### Data to examine

***

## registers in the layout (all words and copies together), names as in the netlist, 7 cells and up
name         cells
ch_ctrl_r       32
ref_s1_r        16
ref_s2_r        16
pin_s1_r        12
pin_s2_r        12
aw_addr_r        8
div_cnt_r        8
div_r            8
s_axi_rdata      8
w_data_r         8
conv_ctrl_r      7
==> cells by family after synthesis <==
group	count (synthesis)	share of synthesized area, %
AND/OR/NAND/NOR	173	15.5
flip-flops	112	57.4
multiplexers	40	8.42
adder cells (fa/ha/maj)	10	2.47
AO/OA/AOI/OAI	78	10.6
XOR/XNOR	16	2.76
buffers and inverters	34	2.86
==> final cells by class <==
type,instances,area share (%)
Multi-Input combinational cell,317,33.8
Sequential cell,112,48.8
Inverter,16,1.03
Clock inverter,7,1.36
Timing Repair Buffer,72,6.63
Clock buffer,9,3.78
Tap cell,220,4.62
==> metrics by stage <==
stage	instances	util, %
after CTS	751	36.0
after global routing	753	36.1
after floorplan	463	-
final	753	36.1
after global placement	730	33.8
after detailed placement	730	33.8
`config.mk`:
```
export PLATFORM = sky130hd
export DESIGN_NAME = trca_top
export DESIGN_NICKNAME = d
export VERILOG_FILES = /design/src/core/trca_pkg.sv /design/src/core/trca_sync.sv /design/src/core/trca_top.sv
export SDC_FILE = /design/constraint.sdc
export NUM_CORES = 1
export LEC_CHECK = 0
export BUFFER_PORTS_ARGS = -buffer_cell sky130_fd_sc_hd__clkbuf_2
export CELL_PAD_IN_SITES_DETAIL_PLACEMENT = 0
export CELL_PAD_IN_SITES_GLOBAL_PLACEMENT = 1
export CORE_UTILIZATION = 25
export DETAILED_ROUTE_END_ITERATION = 6
export GPL_TIMING_DRIVEN = 0
export PLACE_DENSITY_LB_ADDON = 0.3
export SLEW_MARGIN = 20
export SYNTH_ARGS = -nofsm -noshare
export SYNTH_HDL_FRONTEND = slang
export SYNTH_HIERARCHICAL = 1
export SYNTH_SLANG_ARGS = --single-unit
```
`constraint.sdc`:
```
create_clock -name I_CLK -period 3.4 [get_ports I_CLK]
set_input_delay 0 -clock I_CLK [delete_from_list [all_inputs] [get_ports I_CLK]]
set_output_delay 0 -clock I_CLK [all_outputs]
set_load 0.01 [all_outputs]
```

***

How many lines in the records hold the string "area"? Answer with only that number.

### Answer
2